GRONSTAL, A.L.1, VOYTEK, Mary A.2, COCKELL, C.S.1, KIRSHTEIN, Julie3, ROSTAD, Colleen E.4 and BACH, N.5, (1)PSSRI, Open University, Milton Keynes, MK7 6AA, United Kingdom, (2)US Geological Survey, 12201 Sunrise Valley Drive, Reston, VA 20192, (3)U S Geological Survey, National Center, Reston, VA 20192, (4)Branch of Regional Research, USGS, Water Resources Discipline, Box 25046, MS 408, Denver Federal Center, Denver, CO 80225, (5)Old Dominion University, Norfolk, VA VA 23529, a.l.gronstal@open.ac.uk

Knowledge of the deep subsurface biosphere on Earth is limited due to difficulties in recovering materials. Deep drilling projects provide access to the subsurface; however contamination introduced during drilling poses a major obstacle in obtaining clean samples. In order to monitor contamination during the 2005 ICDP-USGS deep drilling of the Chesapeake Bay Impact Crater (CBIC), four methods for contamination control were utilized. During the drilling process, drilling mud was infused with a perfluorocarbon chemical tracer (halon) in order to monitor penetration of mud into cores. Bags containing fluorescent microspheres of a similar size to microorganisms were introduced into the core capture device and used to mimic the ability of contaminant cells to enter the samples through fractures in the core material.
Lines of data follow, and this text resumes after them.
===== config.mk =====
export PLATFORM = sky130hd
export DESIGN_NAME = irc_top
export DESIGN_NICKNAME = d
export VERILOG_FILES = /design/src/irc_pkg.sv /design/src/irc_top.sv
export SDC_FILE = /design/constraint.sdc
export NUM_CORES = 1
export LEC_CHECK = 0
export ABC_AREA = 0
export CAP_MARGIN = 20
export CORE_MARGIN = 4
export CORE_UTILIZATION = 45
export DETAILED_ROUTE_END_ITERATION = 12
export DONT_BUFFER_PORTS = 1
export PLACE_DENSITY = 0.69
export SETUP_SLACK_MARGIN = 0.02
export SKIP_LAST_GASP = 1
export SYNTH_ARGS = -nofsm -noshare
export SYNTH_HDL_FRONTEND = slang
export SYNTH_SLANG_ARGS = --single-unit

===== constraint.sdc =====
create_clock -name clk -period 3.01 [get_ports clk]
set_clock_uncertainty 0.15 [all_clocks]
set_input_delay 0.4515 -clock clk [delete_from_list [all_inputs] [get_ports clk]]
set_output_delay 0.4515 -clock clk [all_outputs]
set_load 0.02 [all_outputs]

===== src/irc_pkg.sv =====
// Package: register map, field positions and reset values of the interrupt block
// How it works
// An enabled pending request raises the core interrupt request so the main program is suspended.
// Requests come from two external pins and from timers, low voltage, data memory, serial, port and time bases.
// Pin 0 edge field in bits 1..0: 00 off, 01 rising, 10 falling, 11 both.
// Pin 1 edge field in bits 3..2 uses the same coding, 11 selecting both edges.
// Edge register bits 7..4 read zero and both edge fields reset to zero.
// Hardware sets a source flag on its event; software sets the enables.
// Three primary control registers hold the enables and flags of the primary sources.
// Three grouped sources each have their own register plus a group enable and flag.
// Every source has one enable and one flag; the global control has only an enable.
// A separate register selects the external pin trigger edges.
// The pin 0 request flag sits in bit 4 of primary control 0, one meaning pending.
// A request reaches the core only with its enable and the global enable, and group enable.
// Pin levels are synchronised before edge detection; each selected edge sets the flag once.
package irc_pkg;
  // ----------------------------------------
  // Register byte addresses
  // ----------------------------------------
  localparam logic [7:0] ADDR_EDGE_SEL = 8'h00;
  localparam logic [7:0] ADDR_CTRL0    = 8'h04;
  localparam logic [7:0] ADDR_CTRL1    = 8'h08;
  localparam logic [7:0] ADDR_CTRL2    = 8'h0c;
  localparam logic [7:0] ADDR_GROUP0   = 8'h10;
  localparam logic [7:0] ADDR_GROUP1   = 8'h14;
  localparam logic [7:0] ADDR_GROUP2   = 8'h18;
  localparam logic [7:0] ADDR_STATUS   = 8'h1c;
  localparam logic [7:0] ADDR_CLEAR    = 8'h20;
  localparam logic [7:0] ADDR_ENABLE   = 8'h24;

  // ----------------------------------------
  // Reset values and masks
  // ----------------------------------------
  localparam logic [7:0] RST_REG       = 8'h00;
  localparam logic [7:0] MASK_EDGE_SEL = 8'h0f;
  localparam logic [7:0] MASK_CTRL0    = 8'h7f;
  localparam logic [7:0] MASK_CTRL2    = 8'h33;
  localparam logic [7:0] MASK_HALF     = 8'h33;
  localparam logic [7:0] MASK_FULL     = 8'hff;

  // ----------------------------------------
  // Field positions
  // ----------------------------------------
  localparam int POS_PIN0_SEL   = 0;
  localparam int POS_PIN1_SEL   = 2;
  localparam int POS_GLOBAL_EN  = 0;
  localparam int POS_PIN0_EN    = 1;
  localparam int POS_TB0_EN     = 3;
  localparam int POS_PIN0_FLAG  = 4;
  localparam int POS_TB0_FLAG   = 6;
  localparam int POS_TB1_EN     = 0;
  localparam int POS_GRP_EN     = 1;
  localparam int POS_TB1_FLAG   = 4;
  localparam int POS_GRP_FLAG   = 5;
  localparam int FLAG_OFS       = 4;

  // Event status bits of the summary register
  localparam int EVT_W          = 4;
  localparam int EVT_PIN0       = 0;
  localparam int EVT_PIN1       = 1;
  localparam int EVT_CORE_REQ   = 2;
  localparam int EVT_GROUP      = 3;

  localparam logic [1:0] EDGE_OFF  = 2'h0;
  localparam logic [1:0] EDGE_RISE = 2'h1;
  localparam logic [1:0] EDGE_FALL = 2'h2;
  localparam logic [1:0] EDGE_BOTH = 2'h3;
endpackage


===== src/irc_top.sv =====
// Interrupt request control with APB register access
`timescale 1ns/1ns
module irc_top
  import irc_pkg::*;
#(
  parameter bit FULL_VARIANT = 1'b1
) (
  input  wire logic        clk,
  input  wire logic        rstn,
  input  wire logic        psel,
  input  wire logic        penable,
  input  wire logic        pwrite,
  input  wire logic [7:0]  paddr,
  input  wire logic [31:0] pwdata,
  output logic             pready,
  output logic [31:0]      prdata,
  output logic             pslverr,
  input  wire logic [1:0]  ext_pin,
  input  wire logic [1:0]  time_base_evt,
  input  wire logic        serial_iface_evt,
  input  wire logic        serial_port_evt,
  input  wire logic [1:0]  compact_timer_evt,
  input  wire logic [1:0]  std_timer_evt,
  input  wire logic [3:0]  periodic_timer_evt,
  input  wire logic        low_voltage_evt,
  input  wire logic        nvm_data_evt,
  output logic             core_irq_req,
  output logic             irq
);
  // ----------------------------------------
  // Registers
  // ----------------------------------------
  logic [7:0]       edge_sel;
  logic [7:0]       ctrl0;
  logic [7:0]       ctrl1;
  logic [7:0]       ctrl2;
  logic [7:0]       group0;
  logic [7:0]       group1;
  logic [7:0]       group2;
  logic [EVT_W-1:0] evt_status;
  logic [EVT_W-1:0] evt_enable;

  // ----------------------------------------
  // Bus decode
  // ----------------------------------------
  logic       wr_en;
  logic       rd_en;
  logic       addr_ok;
  logic [7:0] wbyte;
  assign wr_en = psel & penable & pwrite;
  assign rd_en = psel & penable & ~pwrite;
  assign wbyte = pwdata[7:0];
  always_comb begin
    case (paddr)
      ADDR_EDGE_SEL,
      ADDR_CTRL0,
      ADDR_CTRL1,
      ADDR_CTRL2,
      ADDR_GROUP0,
      ADDR_GROUP1,
      ADDR_GROUP2,
      ADDR_STATUS,
      ADDR_CLEAR,
      ADDR_ENABLE: addr_ok = 1'b1;
      default:     addr_ok = 1'b0;
    endcase
  end

  // Variant masks: the small variant lacks serial port and upper timers
  logic [7:0] mask_ctrl2;
  logic [7:0] mask_grp01;
  assign mask_ctrl2 = FULL_VARIANT ? MASK_CTRL2 : 8'h11;
  assign mask_grp01 = FULL_VARIANT ? MASK_FULL : MASK_HALF;

  // ----------------------------------------
  // Pin synchronisers and edge detect
  // ----------------------------------------
  logic [1:0] pin_meta;
  logic [1:0] pin_sync;
  logic [1:0] pin_prev;
  logic [1:0] pin_edge;
  always_ff @(posedge clk) begin
    if (!rstn) begin
      // Low like idle pins, so no false edge after reset
      pin_meta <= 2'h0;
      pin_sync <= 2'h0;
      pin_prev <= 2'h0;
    end else begin
      pin_meta <= ext_pin;
      pin_sync <= pin_meta;
      pin_prev <= pin_sync;
    end
  end

  // One detector per pin, coding shared by both fields
  genvar gi;
  generate
    for (gi = 0; gi < 2; gi++) begin : g_pin
      logic [1:0] sel;
      assign sel = edge_sel[POS_PIN0_SEL + 2*gi +: 2]; // see
      always_comb begin
        case (sel)
          EDGE_RISE: pin_edge[gi] = pin_sync[gi] & ~pin_prev[gi];
          EDGE_FALL: pin_edge[gi] = ~pin_sync[gi] & pin_prev[gi];
          EDGE_BOTH: pin_edge[gi] = pin_sync[gi] ^ pin_prev[gi];
          default:   pin_edge[gi] = 1'b0;
        endcase
      end
    end
  endgenerate

  // ----------------------------------------
  // Edge select register
  // ----------------------------------------
  always_ff @(posedge clk) begin
    if (!rstn) begin
      edge_sel <= RST_REG;
    end else if (wr_en && paddr == ADDR_EDGE_SEL) begin
      // Upper bits are not stored, so they read zero
      edge_sel <= wbyte & MASK_EDGE_SEL; // see
    end
  end

  // ----------------------------------------
  // Flag set logic: set wins over software write
  // ----------------------------------------
  logic [7:0] set0;
  logic [7:0] set1;
  logic [7:0] set2;
  logic [7:0] gset0;
  logic [7:0] gset1;
  logic [7:0] gset2;
  logic [2:0] grp_pend;
  // Each vector lines up with its register: flags in 7:4, enables zero
  assign set0 = {
    1'b0,
    time_base_evt[0],
    pin_edge[1],
    pin_edge[0],
    4'h0
  };
  assign gset0 = {
    std_timer_evt[1],
    std_timer_evt[0],
    compact_timer_evt[1],
    compact_timer_evt[0],
    4'h0
  };
  assign gset1 = {
    periodic_timer_evt[3],
    periodic_timer_evt[2],
    periodic_timer_evt[1],
    periodic_timer_evt[0],
    4'h0
  };
  assign gset2 = {
    2'h0,
    nvm_data_evt,
    low_voltage_evt,
    4'h0
  };
  assign set2 = {
    2'h0,
    serial_port_evt,
    serial_iface_evt,
    4'h0
  };
  // Group pending: any enabled member flag
  assign grp_pend[0] = |(group0[7:4] & group0[3:0]);
  assign grp_pend[1] = |(group1[7:4] & group1[3:0]);
  assign grp_pend[2] = |(group2[7:4] & group2[3:0]);
  // Group flag is a level copy: it returns while a member stays pending
  assign set1 = {
    grp_pend[2],
    grp_pend[1],
    grp_pend[0],
    time_base_evt[1],
    4'h0
  };

  always_ff @(posedge clk) begin
    if (!rstn) begin
      ctrl0 <= RST_REG;
    end else if (wr_en && paddr == ADDR_CTRL0) begin
      // A written zero clears; a same-cycle event still sets
      ctrl0 <= (wbyte | set0) & MASK_CTRL0; // see
    end else begin
      ctrl0 <= ctrl0 | set0;
    end
  end

  always_ff @(posedge clk) begin
    if (!rstn) begin
      ctrl1 <= RST_REG;
    end else if (wr_en && paddr == ADDR_CTRL1) begin
      ctrl1 <= wbyte | set1;
    end else begin
      ctrl1 <= ctrl1 | set1;
    end
  end

  always_ff @(posedge clk) begin
    if (!rstn) begin
      ctrl2 <= RST_REG;
    end else if (wr_en && paddr == ADDR_CTRL2) begin
      ctrl2 <= (wbyte | set2) & mask_ctrl2;
    end else begin
      ctrl2 <= (ctrl2 | set2) & mask_ctrl2;
    end
  end

  always_ff @(posedge clk) begin
    if (!rstn) begin
      group0 <= RST_REG;
    end else if (wr_en && paddr == ADDR_GROUP0) begin
      group0 <= (wbyte | gset0) & mask_grp01;
    end else begin
      group0 <= (group0 | gset0) & mask_grp01;
    end
  end

  always_ff @(posedge clk) begin
    if (!rstn) begin
      group1 <= RST_REG;
    end else if (wr_en && paddr == ADDR_GROUP1) begin
      group1 <= (wbyte | gset1) & mask_grp01;
    end else begin
      group1 <= (group1 | gset1) & mask_grp01;
    end
  end

  always_ff @(posedge clk) begin
    if (!rstn) begin
      group2 <= RST_REG;
    end else if (wr_en && paddr == ADDR_GROUP2) begin
      group2 <= (wbyte | gset2) & MASK_HALF;
    end else begin
      group2 <= (group2 | gset2) & MASK_HALF;
    end
  end

  // ----------------------------------------
  // Request to the core
  // ----------------------------------------
  logic next_core_req;
  logic primary_pend;
  logic ctrl0_pend;
  logic ctrl1_pend;
  logic ctrl2_pend;
  // Per-register pending, then gated by the global enable
  assign ctrl0_pend   = |(ctrl0[6:4] & ctrl0[3:1]);
  assign ctrl1_pend   = |(ctrl1[7:4] & ctrl1[3:0]);
  assign ctrl2_pend   = |(ctrl2[7:4] & ctrl2[3:0]);
  assign primary_pend = ctrl0_pend | ctrl1_pend | ctrl2_pend;
  assign next_core_req = ctrl0[POS_GLOBAL_EN] & primary_pend;

  always_ff @(posedge clk) begin
    if (!rstn) begin
      core_irq_req <= 1'b0;
    end else begin
      core_irq_req <= next_core_req;
    end
  end

  // ----------------------------------------
  // Summary event status, clear and enable
  // ----------------------------------------
  logic [EVT_W-1:0] evt_set;
  // Core request bit marks the rise only, not the level
  assign evt_set = {
    |grp_pend,
    next_core_req & ~core_irq_req,
    pin_edge
  };

  always_ff @(posedge clk) begin
    if (!rstn) begin
      evt_status <= '0;
    end else if (wr_en && paddr == ADDR_CLEAR) begin
      // New events win over a simultaneous clear
      evt_status <= (evt_status & ~pwdata[EVT_W-1:0]) | evt_set;
    end else begin
      evt_status <= evt_status | evt_set;
    end
  end

  always_ff @(posedge clk) begin
    if (!rstn) begin
      evt_enable <= '0;
    end else if (wr_en && paddr == ADDR_ENABLE) begin
      // Enable only masks the pin, status still records
      evt_enable <= pwdata[EVT_W-1:0];
    end
  end

  always_ff @(posedge clk) begin
    if (!rstn) begin
      irq <= 1'b0;
    end else begin
      // Registered level, held until the status bit is cleared or its enable bit is written to zero
      irq <= |(evt_status & evt_enable);
    end
  end

  // ----------------------------------------
  // APB answer
  // ----------------------------------------
  logic [7:0] rd_byte;
  always_comb begin
    case (paddr)
      ADDR_EDGE_SEL: rd_byte = edge_sel;
      ADDR_CTRL0:    rd_byte = ctrl0;
      ADDR_CTRL1:    rd_byte = ctrl1;
      ADDR_CTRL2:    rd_byte = ctrl2;
      ADDR_GROUP0:   rd_byte = group0;
      ADDR_GROUP1:   rd_byte = group1;
      ADDR_GROUP2:   rd_byte = group2;
      ADDR_STATUS:   rd_byte = {4'h0, evt_status};
      ADDR_ENABLE:   rd_byte = {4'h0, evt_enable};
      // Clear register is write-only and reads zero
      default:       rd_byte = 8'h00;
    endcase
  end

  // One wait state keeps every output registered
  always_ff @(posedge clk) begin
    if (!rstn) begin
      pready  <= 1'b0;
      prdata  <= 32'h0000_0000;
      pslverr <= 1'b0;
    end else if (psel && penable && !pready) begin
      pready  <= 1'b1;
      prdata  <= {24'h00_0000, rd_byte};
      // Unmapped offsets answer with an error, writes ignored
      pslverr <= ~addr_ok;
    end else begin
      pready  <= 1'b0;
      prdata  <= 32'h0000_0000;
      pslverr <= 1'b0;
    end
  end
endmodule


# Word level (Yosys, flattened, before mapping)
# Cells that the tools add are included.
# op_classes
eq_ne	15
n_mux	12
bitwise_logic	42
n_reduce_logical	24
# ops
cell	count
$pmux 8 s9	1
$or 8x8->8	6
$eq 8x5->1 const B	4
$mux 8	3
$or 6x6->6	4
$reduce_or 4->1	6
$and 4x4->4	5
$eq 8x4->1 const B	2
$eq 8x6->1 const B	2
$mux 6	2
$reduce_or 12->1	1
$logic_and 1x1->1	11
$reduce_or 10->1	1
$and 1x1->1	8
$and 2x4->4	2
$eq 2x2->1 const B	4
$eq 8x3->1 const B	1
$logic_not 8->1	1
$or 4x4->4	2
$or 8x7->8	1
$mux 7	1
$not 1->1	7
$or 7x7->7	1
$pmux 1 s3	2
other kinds (11)	15
# totals
reg_bits	98
in_bits	61
out_inout_bits	36
wordCells	112

# Logic depth before layout (Yosys ltp)
# Gate-level depths: netlist of the first run.
# logic_depth
word_depth	8
depth_mapped	7

# Least setup slack after synthesis of the first run
# OpenSTA, ideal clock, no wires.
# synth_timing
kind	input port to flip-flop
startpoint	input paddr[2]
endpoint	register group0[4]
setup_time_ps	115
arrival_time_ps	1730
required_time_ps	2745
slack_ps	1016
cell_stages	5
cell_sequence	buf_4 -> nor4_4 -> nand3_2 -> mux2_2 -> o21a_1
# synth_between
elab_chain_len	3
# synth_lines
item	line	text
start: declaration	irc_top.sv:13	input wire logic [7:0] paddr,
$eq 8x5->1	irc_top.sv:215	end else if (wr_en && paddr == ADDR_GROUP0) begin
$logic_and 1x1->1	irc_top.sv:215	
$mux 8	irc_top.sv:215	
end signal: assignment	irc_top.sv:216	group0 <= (wbyte | gset0) & mask_grp01;
end signal: assignment	irc_top.sv:218	group0 <= (group0 | gset0) & mask_grp01;
end: declaration	irc_top.sv:37	logic [7:0] group0;
# Every way passes these cells.
# A chain may end at the register's enable or synchronous reset.

# Worst setup path after layout of the first run
# layout_timing
startpoint	input pwrite
endpoint	register ctrl1[4]
# layout_between
elab_chain_len	3
# layout_lines
item	line	text
start: declaration	irc_top.sv:12	input wire logic pwrite,
$and 1x1->1	irc_top.sv:50	assign wr_en = psel & penable & pwrite;
$logic_and 1x1->1	irc_top.sv:195	end else if (wr_en && paddr == ADDR_CTRL1) begin
$mux 8	irc_top.sv:195	
end signal: assignment	irc_top.sv:196	ctrl1 <= wbyte | set1;
end signal: assignment	irc_top.sv:198	ctrl1 <= ctrl1 | set1;
end: declaration	irc_top.sv:35	logic [7:0] ctrl1;
# Every way passes these cells.

==> results of run 1 <==
[stage by stage]
stage | cells | hold slack, ps | util, % | cell area, sq um
floorplan | 381 | 262 | - | 3670
global placement | 441 | 264 | 45.8 | 3540
detailed placement | 441 | 269 | 45.8 | 3540
CTS | 457 | 47.6 | 48.3 | 3730
global route | 457 | 44.3 | 48.3 | 3730
finish | 457 | 63.7 | 48.3 | 3730
[worst paths after layout]
check	end	slack, ps	depth (start not counted)
worst min register to register	pin_sync[0]	280	1
worst max register to register	evt_status[2]	1390	4
worst min-delay path	prdata[5]	60	1
worst max-delay path	ctrl1[4]	1160	4
[final cells by class]
class                   instances  area [sq um]
fillers                       751          3990
clock buffers                  12           145
flip-flops and latches         69          1380
multi-input cells             265          2010
clock inverters                 4          47.5
well taps                     102           128
inverters                       5          18.8
[critical path: stages]
cell and delay [ps]:
and3_1 460, nand4_2 460, mux2_2 410, o21a_1 160
[state kept, by name, indices dropped and copies added (netlist names), 7 cells and up]
name	count
ctrl1	8
group0	8
group1	8
prdata	8
ctrl0	7
[metal layers]
| layer | GRT usage, % | vias to the layer above | part of all wire [%] |
|---|---|---|---|
| li1 | - | 1236 | - |
| met1 | 23.9 | 1236 | 44 |
| met2 | 27.1 | 127 | 45 |
| met3 | 7.18 | 16 | 9.3 |
| met4 | 6.50 | 0 | 2.3 |
| met5 | 0 | - | 0 |
[layout by cell type (no fill, tap or decap), types with 7 or more instances in the layout]
cell type  instances
mux2i_1           36
mux2_2            20
nor2_1             8
nand3_1            9
o21a_1            19
clkbuf_8          10
a22oi_1            7
a21boi_0           8
dfxtp_1           69
conb_1            24
and2_1             7
a21oi_1            7
nor2b_1           38
nand2_1           11
[cell families (layout without fill, tap and decap cells)]
family                   Yosys count  in the layout  synth area share (%)
AO/OA/AOI/OAI                     75             75                  15.8
adder cells (fa/ha/maj)            4              4                  1.40
buffers and inverters             47             21                  7.78
flip-flops                        69             69                  38.5
multiplexers                      56             56                  16.3
other                              1             24                 0.105
AND/OR/NAND/NOR                  106            106                  20.1
[where the power goes]
group          internal (uW)  total, uW  switching [uW]
logic                   48.0        104            55.8
registers                931        947            16.3
clock network            403        739             336
==> results.json, run 1 <==
{
  "synth_common_cells": "dfxtp_1, nor2b_1, mux2i_1, buf_4, mux2_2",
  "hold_viol": 0,
  "synth_cell_types": 51,
  "grt_start_max_net_pins": 61,
  "status": "finished, final reports clean",
  "p_leak_uw": 0.00154,
  "cp_max_fo": 9,
  "vias": 2615,
  "port_buffers": 0,
  "rsz0062_at_grt": "false",
  "cts_resized": 0,
  "std_cell_rows": 32,
  "grt_pass1_wl_um": 13600,
  "timing.final.ws_setup_ps": 1160,
  "setup_viol": 0,
  "synth_area_leader_cell": "dfxtp_1",
  "drt_iter0_markers": 276,
  "post-route-drc-count": 0,
  "place_ws_ps": 822,
  "startpoint": "pwrite",
  "ant_nets": 0,
  "viasPerCell": 5.72,
  "cp.arrival_ps": 1940,
  "ys.flop_type": "dfxtp_1",
  "wirelength_um": 8550,
  "htreeDepth": 3,
  "die_y_um": 97.3,
  "finalPower_uw": 1790,
  "peakVddDrop_uv": 276,
  "cts_sinks": 69,
  "tns_ps": 0,
  "start_kind": "input pin",
  "power_per_cell_area_nw_per_um2": 479,
  "cts_hold_buf": 0,
  "reg2reg_from": "ctrl1[6]",
  "diodes": 0,
  "drive_above_1_share_pct": 12.7,
  "io_pins": 97,
  "synth_top_cells_by_area": "dfxtp_1, mux2i_1, nor2b_1, mux2_2, buf_4",
  "endpoint_kind": "register",
  "synth_top_area_share_pct": 38.5,
  "die_area_sq_um": 9460,
  "antenna_found_initial": 0,
  "grt_pass1_vias": 2499,
  "tightest_slew_ps": 787,
  "cts-root-buf": "clkbuf_8",
  "dr.pass1.iters": 5,
  "maxCapViolations": 0,
  "period_needed_ps": 1850,
  "worstSetupPathType": "input pin to register",
  "hp-class": "input pin to register",
  "gp_congestion": 0.904,
  "yosys_warnings": 0,
  "yosysSeqAreaShare_pct": 38.5,
  "min_from": "paddr[4]",
  "cts_tree": "built",
  "max-slew-margin-rel_pct": 46.8,
  "nets": 415,
  "wl_per_cell_um": 18.7,
  "area_delta_synth_final_pct": 4.08,
  "synth_cells": 358,
  "syn_avg_cell_area_sq_um": 10.0,
  "async_reset_ff_share_pct": 0,
  "synth_seq_cells": 69,
  "post-dp-hpwl_um": 6250,
  "synth-edff-count": 0,
  "clock_path_buffers": 2,
  "numCtsBuffers": 9,
  "grtUsageTotal_pct": 18.2,
  "grt-ovfl-total": 0,
  "critPathRequiredTime_ps": 3100,
  "post_cts_buffers": 0,
  "yosysMostFrequentCell": "dfxtp_1",
  "clk_pin_slew_worst_paths_ps": 60,
  "core_area_sq_um": 7730,
  "synth_area_sq_um": 3590,
  "slew_viol_final": 0,
  "insertion_delay_ps": 350,
  "dieWidth_um": 97.3,
  "initial_core_util_pct": 46.4,
  "fmax_ghz": 0.540,
  "post-route-period-util_pct": 61.5
}
No activity file was read; power rests on OpenSTA's default activity.
==> inputs of run 2 (changes only) <==
Clock period 3.01 ns to 1.75 ns, I/O delays scaled along.
==> run 2 against run 1 <==
  * Critical path depth up 1
  * Global-route usage rose by 1.8 points
  * Worst hold slack got worse by 56 ps
  * Worst setup slack worse by 1000 ps
  * Utilization rose by 7.6 points
  * Non-clock buffer count rose by 52
  * Sequential power up 72%
  * Cell count increased by 11%
  * Wire length grew 11%
  * Critical path type unchanged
Direct injection negative electrospray ionization mass spectrometry was used to analyze the acidic polar components in porewater collected from the subcore samples and samples of the drilling fluid. Specific ions unique to the drilling fluid were identified in the mass spectral fingerprints and used to determine infiltration of drilling fluid and contamination of the aqueous samples. Finally, microbial 16S rDNA clone libraries were obtained on samples of the drilling mud so that a set of potential microbial contaminants could be identified and then compared to species cultured from core samples. Together, these methods allowed us to categorise the recovered microbiological samples according to the likelihood of contamination. Twenty-two of the subcores that were retrieved were free of contamination by all the methods used and were subsequently used for microbiological culture and culture-independent analysis.